**DATA EXCERPTS:**
Start of Block
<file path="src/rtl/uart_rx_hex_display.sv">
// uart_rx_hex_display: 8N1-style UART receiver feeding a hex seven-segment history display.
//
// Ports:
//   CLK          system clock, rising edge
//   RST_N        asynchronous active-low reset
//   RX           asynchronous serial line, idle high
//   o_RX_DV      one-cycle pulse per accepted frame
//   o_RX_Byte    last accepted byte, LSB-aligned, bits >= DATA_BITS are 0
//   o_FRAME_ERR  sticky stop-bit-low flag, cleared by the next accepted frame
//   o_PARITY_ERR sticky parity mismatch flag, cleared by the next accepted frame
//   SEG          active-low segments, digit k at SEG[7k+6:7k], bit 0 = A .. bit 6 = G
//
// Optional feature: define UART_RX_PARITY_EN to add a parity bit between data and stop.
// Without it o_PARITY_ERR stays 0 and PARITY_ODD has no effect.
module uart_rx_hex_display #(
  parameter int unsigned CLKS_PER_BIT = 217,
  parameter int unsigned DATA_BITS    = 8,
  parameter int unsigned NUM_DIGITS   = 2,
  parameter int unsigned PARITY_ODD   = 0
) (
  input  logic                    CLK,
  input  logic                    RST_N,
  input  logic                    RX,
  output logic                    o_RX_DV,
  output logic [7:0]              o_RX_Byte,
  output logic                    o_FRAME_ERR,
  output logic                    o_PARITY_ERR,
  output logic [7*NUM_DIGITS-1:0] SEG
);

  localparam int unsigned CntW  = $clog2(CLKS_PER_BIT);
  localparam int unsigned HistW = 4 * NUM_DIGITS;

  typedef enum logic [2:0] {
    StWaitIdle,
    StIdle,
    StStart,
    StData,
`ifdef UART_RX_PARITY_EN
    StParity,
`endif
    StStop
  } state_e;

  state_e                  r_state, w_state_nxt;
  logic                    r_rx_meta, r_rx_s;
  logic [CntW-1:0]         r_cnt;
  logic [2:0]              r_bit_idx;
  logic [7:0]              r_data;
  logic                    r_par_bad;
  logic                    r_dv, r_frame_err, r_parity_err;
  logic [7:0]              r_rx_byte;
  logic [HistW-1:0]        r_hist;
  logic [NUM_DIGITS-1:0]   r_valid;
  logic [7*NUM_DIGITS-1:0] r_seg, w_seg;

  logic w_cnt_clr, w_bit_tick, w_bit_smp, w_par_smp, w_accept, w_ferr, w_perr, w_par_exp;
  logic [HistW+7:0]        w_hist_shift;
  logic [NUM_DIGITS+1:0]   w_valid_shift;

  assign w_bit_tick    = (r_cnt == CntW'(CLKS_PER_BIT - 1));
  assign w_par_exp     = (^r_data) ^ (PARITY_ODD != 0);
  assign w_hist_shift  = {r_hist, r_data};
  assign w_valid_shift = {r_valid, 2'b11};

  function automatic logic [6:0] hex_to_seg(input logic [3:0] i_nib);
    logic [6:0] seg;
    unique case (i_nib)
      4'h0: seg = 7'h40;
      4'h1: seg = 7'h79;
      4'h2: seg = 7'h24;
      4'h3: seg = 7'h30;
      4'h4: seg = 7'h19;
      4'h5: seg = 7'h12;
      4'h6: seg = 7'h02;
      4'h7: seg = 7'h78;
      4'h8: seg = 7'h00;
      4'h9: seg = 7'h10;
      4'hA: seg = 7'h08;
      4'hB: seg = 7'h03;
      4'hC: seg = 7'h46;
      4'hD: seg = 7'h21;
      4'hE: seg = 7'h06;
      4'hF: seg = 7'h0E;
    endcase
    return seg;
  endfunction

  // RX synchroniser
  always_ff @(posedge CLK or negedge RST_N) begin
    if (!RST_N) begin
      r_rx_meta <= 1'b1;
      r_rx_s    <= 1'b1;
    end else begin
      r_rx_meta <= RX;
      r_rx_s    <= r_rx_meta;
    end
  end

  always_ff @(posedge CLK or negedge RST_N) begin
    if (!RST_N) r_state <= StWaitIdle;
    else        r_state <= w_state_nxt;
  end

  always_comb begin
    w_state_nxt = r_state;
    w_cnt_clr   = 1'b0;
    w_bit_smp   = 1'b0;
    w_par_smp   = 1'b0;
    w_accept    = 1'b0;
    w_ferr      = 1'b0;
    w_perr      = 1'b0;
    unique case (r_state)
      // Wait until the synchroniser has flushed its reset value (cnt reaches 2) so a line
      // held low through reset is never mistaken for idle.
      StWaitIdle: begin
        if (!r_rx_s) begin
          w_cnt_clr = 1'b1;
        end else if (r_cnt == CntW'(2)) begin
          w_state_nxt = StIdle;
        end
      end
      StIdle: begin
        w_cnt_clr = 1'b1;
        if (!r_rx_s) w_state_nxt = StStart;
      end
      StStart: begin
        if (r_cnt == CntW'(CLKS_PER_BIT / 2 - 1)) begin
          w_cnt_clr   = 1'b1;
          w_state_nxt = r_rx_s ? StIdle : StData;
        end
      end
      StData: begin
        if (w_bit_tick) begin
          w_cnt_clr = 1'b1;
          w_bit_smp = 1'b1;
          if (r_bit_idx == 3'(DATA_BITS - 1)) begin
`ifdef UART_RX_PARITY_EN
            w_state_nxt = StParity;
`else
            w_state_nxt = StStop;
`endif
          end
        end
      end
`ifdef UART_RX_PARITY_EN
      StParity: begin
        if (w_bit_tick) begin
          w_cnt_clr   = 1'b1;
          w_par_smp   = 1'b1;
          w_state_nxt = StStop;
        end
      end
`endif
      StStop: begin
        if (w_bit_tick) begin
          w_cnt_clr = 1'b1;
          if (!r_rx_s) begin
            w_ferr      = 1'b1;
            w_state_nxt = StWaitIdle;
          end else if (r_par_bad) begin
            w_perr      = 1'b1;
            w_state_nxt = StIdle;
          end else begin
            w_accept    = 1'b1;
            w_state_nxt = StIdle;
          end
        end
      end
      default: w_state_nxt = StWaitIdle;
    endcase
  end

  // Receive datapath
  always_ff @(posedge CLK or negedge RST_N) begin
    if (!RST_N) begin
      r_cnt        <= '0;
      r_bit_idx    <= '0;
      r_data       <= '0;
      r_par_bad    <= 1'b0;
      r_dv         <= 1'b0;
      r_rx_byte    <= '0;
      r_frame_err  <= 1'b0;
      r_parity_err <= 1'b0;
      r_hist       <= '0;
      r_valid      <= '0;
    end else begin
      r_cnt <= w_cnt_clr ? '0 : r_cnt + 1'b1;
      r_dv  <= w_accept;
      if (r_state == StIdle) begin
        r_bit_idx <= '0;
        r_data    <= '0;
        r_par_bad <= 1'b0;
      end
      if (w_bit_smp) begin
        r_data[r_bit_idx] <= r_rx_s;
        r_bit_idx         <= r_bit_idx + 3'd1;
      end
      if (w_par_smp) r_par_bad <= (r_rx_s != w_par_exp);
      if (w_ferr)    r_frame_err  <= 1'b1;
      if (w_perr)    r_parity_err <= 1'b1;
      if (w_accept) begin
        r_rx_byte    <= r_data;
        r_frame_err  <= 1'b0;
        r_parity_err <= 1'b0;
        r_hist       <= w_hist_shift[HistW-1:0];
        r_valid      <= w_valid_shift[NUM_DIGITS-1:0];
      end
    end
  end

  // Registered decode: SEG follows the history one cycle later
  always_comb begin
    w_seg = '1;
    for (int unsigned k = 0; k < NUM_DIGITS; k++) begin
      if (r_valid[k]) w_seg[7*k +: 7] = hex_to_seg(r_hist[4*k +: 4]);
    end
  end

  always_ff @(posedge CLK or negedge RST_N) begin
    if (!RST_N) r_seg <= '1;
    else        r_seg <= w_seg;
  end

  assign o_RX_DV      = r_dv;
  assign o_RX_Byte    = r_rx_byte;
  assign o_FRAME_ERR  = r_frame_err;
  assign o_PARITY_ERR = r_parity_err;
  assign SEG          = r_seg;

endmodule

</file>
End of Block
Start of Block
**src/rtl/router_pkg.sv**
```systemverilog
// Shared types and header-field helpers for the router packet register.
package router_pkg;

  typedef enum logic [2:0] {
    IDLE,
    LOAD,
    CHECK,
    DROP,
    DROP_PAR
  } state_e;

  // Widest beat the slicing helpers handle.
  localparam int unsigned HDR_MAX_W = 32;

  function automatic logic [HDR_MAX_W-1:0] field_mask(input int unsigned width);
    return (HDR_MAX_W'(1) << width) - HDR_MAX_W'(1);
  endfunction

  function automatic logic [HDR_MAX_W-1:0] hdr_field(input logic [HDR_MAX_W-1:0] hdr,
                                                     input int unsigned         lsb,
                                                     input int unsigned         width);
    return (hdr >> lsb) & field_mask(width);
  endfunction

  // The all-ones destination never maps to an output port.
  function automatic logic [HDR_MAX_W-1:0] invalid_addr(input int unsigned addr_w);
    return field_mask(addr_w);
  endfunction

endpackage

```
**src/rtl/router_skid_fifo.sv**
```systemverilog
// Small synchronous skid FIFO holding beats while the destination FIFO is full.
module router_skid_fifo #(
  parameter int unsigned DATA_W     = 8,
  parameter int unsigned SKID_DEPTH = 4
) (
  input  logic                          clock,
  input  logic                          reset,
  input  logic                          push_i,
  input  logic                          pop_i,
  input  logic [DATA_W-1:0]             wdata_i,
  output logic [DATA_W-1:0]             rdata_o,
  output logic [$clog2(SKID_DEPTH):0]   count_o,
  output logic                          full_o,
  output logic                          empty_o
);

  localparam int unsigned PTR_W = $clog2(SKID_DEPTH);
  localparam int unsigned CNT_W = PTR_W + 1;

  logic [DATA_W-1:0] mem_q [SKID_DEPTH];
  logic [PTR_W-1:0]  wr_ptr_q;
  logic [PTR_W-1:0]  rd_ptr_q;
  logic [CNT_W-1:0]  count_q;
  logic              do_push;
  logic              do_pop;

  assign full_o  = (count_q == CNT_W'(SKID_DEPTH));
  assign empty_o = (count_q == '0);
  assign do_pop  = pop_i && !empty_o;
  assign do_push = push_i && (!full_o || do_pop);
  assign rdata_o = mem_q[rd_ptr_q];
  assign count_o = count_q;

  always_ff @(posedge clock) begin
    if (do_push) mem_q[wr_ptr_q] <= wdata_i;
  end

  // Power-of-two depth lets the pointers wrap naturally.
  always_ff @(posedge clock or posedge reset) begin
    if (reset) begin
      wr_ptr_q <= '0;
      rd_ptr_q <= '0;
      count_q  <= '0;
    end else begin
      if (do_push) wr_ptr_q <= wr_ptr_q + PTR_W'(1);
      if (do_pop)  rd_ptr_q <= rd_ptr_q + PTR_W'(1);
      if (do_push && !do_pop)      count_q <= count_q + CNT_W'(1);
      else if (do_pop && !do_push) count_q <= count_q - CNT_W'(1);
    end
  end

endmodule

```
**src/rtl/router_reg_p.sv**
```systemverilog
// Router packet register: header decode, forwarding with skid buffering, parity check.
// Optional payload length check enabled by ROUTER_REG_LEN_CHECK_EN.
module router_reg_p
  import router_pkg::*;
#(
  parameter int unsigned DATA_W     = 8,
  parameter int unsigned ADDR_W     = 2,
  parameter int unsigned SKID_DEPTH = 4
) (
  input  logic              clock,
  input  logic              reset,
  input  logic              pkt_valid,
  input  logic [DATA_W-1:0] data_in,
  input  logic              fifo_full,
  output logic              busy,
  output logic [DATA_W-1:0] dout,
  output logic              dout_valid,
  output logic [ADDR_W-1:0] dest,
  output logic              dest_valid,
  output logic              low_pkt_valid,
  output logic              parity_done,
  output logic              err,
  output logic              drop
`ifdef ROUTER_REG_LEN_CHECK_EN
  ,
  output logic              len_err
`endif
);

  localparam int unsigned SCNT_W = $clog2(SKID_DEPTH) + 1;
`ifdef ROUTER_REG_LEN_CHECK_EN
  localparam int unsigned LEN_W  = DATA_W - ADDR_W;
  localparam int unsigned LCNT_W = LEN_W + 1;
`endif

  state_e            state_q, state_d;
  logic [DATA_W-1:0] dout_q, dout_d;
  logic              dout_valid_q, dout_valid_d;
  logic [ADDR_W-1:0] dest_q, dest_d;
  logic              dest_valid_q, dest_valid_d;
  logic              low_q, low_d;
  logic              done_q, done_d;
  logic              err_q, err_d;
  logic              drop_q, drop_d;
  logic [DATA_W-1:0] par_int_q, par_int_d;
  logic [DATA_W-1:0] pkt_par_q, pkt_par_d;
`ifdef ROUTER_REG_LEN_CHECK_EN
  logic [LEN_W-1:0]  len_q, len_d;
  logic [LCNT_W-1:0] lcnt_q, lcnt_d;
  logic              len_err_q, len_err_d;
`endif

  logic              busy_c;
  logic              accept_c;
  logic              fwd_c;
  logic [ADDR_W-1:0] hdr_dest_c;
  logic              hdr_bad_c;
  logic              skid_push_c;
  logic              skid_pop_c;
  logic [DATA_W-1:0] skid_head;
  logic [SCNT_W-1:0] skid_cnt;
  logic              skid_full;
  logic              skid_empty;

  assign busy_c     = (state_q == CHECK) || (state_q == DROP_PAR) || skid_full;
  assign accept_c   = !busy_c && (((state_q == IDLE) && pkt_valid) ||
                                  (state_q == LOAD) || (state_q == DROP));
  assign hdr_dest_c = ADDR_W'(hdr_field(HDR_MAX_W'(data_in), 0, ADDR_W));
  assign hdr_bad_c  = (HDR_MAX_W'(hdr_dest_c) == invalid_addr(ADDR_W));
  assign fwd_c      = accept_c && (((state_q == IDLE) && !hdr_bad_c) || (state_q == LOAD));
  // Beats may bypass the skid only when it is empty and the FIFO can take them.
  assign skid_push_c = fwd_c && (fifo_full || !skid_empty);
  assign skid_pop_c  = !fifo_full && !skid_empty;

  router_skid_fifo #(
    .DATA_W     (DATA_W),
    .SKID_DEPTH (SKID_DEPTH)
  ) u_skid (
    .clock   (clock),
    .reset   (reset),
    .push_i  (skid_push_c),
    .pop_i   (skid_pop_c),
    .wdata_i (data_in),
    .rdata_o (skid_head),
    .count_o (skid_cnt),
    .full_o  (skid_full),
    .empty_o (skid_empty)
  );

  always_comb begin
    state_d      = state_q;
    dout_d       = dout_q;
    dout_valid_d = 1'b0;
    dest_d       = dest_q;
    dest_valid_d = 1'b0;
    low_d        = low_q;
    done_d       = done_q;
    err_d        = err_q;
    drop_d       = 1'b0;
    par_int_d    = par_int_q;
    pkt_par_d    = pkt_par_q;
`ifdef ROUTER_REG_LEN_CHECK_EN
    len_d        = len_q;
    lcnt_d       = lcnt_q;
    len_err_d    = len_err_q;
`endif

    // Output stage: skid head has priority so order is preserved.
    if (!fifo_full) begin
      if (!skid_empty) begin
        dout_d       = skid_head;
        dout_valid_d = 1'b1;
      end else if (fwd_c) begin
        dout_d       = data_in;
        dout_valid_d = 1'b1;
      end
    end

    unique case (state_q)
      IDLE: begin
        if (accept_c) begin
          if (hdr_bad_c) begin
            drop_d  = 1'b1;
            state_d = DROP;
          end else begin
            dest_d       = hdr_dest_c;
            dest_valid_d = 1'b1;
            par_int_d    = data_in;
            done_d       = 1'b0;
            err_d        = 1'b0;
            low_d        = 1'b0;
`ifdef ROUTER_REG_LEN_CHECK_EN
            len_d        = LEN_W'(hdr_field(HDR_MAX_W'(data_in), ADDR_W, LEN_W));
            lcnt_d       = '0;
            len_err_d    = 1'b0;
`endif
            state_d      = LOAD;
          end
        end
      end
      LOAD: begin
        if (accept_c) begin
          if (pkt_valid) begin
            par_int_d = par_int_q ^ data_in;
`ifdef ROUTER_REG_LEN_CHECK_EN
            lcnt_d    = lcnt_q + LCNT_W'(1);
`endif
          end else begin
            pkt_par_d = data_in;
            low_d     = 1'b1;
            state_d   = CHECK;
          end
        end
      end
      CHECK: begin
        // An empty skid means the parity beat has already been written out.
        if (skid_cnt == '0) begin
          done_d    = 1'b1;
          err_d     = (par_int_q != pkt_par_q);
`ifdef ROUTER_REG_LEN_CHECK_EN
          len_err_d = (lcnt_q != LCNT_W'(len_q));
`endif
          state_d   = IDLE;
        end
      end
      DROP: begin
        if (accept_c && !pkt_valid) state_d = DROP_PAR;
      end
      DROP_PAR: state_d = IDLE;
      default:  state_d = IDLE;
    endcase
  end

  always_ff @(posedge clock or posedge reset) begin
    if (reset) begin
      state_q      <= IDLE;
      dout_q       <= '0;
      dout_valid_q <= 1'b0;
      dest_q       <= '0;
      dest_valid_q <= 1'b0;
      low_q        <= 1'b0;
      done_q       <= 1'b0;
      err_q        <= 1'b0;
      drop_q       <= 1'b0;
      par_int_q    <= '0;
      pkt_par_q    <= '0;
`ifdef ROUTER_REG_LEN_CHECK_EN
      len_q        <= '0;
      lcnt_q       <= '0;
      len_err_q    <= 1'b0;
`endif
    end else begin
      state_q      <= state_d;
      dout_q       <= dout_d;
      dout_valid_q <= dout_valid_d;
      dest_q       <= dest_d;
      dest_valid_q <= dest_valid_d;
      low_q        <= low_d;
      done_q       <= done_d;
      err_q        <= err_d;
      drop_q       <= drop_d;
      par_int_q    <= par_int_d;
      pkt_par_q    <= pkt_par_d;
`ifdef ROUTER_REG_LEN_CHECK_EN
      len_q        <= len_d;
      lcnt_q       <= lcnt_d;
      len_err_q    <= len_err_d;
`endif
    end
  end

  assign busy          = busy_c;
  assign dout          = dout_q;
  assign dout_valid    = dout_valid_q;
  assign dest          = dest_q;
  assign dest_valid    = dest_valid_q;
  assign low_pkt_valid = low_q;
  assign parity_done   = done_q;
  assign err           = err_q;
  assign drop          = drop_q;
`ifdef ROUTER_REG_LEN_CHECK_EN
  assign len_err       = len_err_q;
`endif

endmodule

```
End of Block
**WHAT YOU WILL DO:** Of all the entries above, retype exactly the lines from the line with "r_dv, r_frame_err, r_parity_err;" to the line with "logic [7*NUM_DIGITS-1:0] r_seg, w_seg;", both included, and no others.

**WORKED SOLUTION:**
  logic                    r_dv, r_frame_err, r_parity_err;
  logic [7:0]              r_rx_byte;
  logic [HistW-1:0]        r_hist;
  logic [NUM_DIGITS-1:0]   r_valid;
  logic [7*NUM_DIGITS-1:0] r_seg, w_seg;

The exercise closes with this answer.